Young Todd Hewitt (erstwhile "Spider-Man" star Tom Holland) lives on a farm with two men who protect him, Ben and Cillian (Demian Birchir and Kurt Sutter). Ben is his dad.

They are part of an all-male community lorded over by Prentiss (Mads Mikkelsen), the ruthless, iron-willed mayor of Prentisstown.

As we discover from Prentiss, the women have all been killed by the rarely seen indigenous creatures called the "Spackle," resembling a mashup of the Predator and the Walking Dead.

Todd (Tom Holland) lives in an all-male community in "Chaos Walking."
Todd (Tom Holland) lives in an all-male community in "Chaos Walking." - Courtesy of Murray Close

The plot kicks into play when "Star Wars" star Daisy Ridley drops in as Viola, the only surviving crew member of a crashed spaceship sent from Earth to check on the New World colony.

Normally, you'd think the female-starved men might generate some real Noise totally unsuitable for a PG-13 movie.

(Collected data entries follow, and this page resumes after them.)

From an optimization exercise on the open Yosys and OpenROAD flow, aimed at small area, a short achievable clock period and few clock cycles; shortcuts taken in it are not production practice. In this exercise RTL edits were held to simulation tests only and were not proved equivalent to the original. Power figures rest on the tool's default switching activity, not on a simulated workload.

// cache_top
module cache_top #(
    parameter ADDR_WIDTH = 16,
    parameter ADDR_WIDTH_SRAM = 8,
    parameter DATA_WIDTH = 8,
    parameter DEPTH = 2**ADDR_WIDTH_SRAM
)(
    input clk,
    input rst,
    input [ADDR_WIDTH-1:0] Address_cpu,
    input wr_rd_cpu,
    input cs_cpu,
    input [DATA_WIDTH-1:0] DOut_cpu,
    output wire [DATA_WIDTH-1:0] din_cpu,
    output wire rdy_cpu,
    input [DATA_WIDTH-1:0] DOut_sdram,
    output wire [ADDR_WIDTH-1:0] Address_sdram,
    output wire wr_rd_sdram,
    output wire mstrb_sdram,
    output wire [DATA_WIDTH-1:0] din_sdram
);
Settings: LEC_CHECK=0, CAP_MARGIN=20, CORE_AREA=3 3 61 61, CTS_BUF_LIST=sky130_fd_sc_hd__clkbuf_1, DIE_AREA=0 0 64 64, PLACE_DENSITY=0.6, SLEW_MARGIN=20; clock period 10.0 ns.
standard.sh (not shown) runs the stock make flow with config.mk's settings and CLKGATE_MAP_FILE= SYNTH_SCRIPT=/design/flow/synth_recipe.tcl, a recipe that flattens the netlist after the stock synthesis.
==> flow/flow/run.sh <==
#!/bin/bash
# The standard layout (the standard.sh: ORFS synthesis to finish), with
# two changes: the port buffers are the platform's smallest buffer (buf_1)
# instead of the resizer's default pick, and the clock tree uses clkbuf_1
# with no dummy loads. Make's full output goes to standard_make.log; each
# ORFS step keeps its own log under orfs/logs/.
set -euo pipefail
bash standard.sh \
  "BUFFER_PORTS_ARGS=-buffer_cell sky130_fd_sc_hd__buf_1" \
  "CTS_ARGS=-repair_clock_nets -buf_list sky130_fd_sc_hd__clkbuf_1 -root_buf sky130_fd_sc_hd__clkbuf_1 -dont_use_dummy_load" \
  finish > standard_make.log 2>&1
The starting point finished with timing, DRC and antenna clean.
Testbench counts at the start, summed over its fixed seeds: cycles 16,000.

No, they are oddly devoid of sexual thoughts or desires. Why?

When it appears that Prentiss perceives Viola as a threat to his colony, Todd vows to take her to a place of reported safety called Farbranch. If he can only keep his thoughts to himself.

Liman's movie takes some liberties with its source material, skewing the story to be a disturbing cautionary tale about the dangers of following messianic cult figures, hinted at by Aaron (played by an underutilized David Oyelowo), a fiery, mysterious preacher given to cryptic utterances, such as "I am the sinner! Purify me!"

As expected, Liman keeps the action moving at a serviceable momentum, but his characters run low on solid emotional connections between each other and us.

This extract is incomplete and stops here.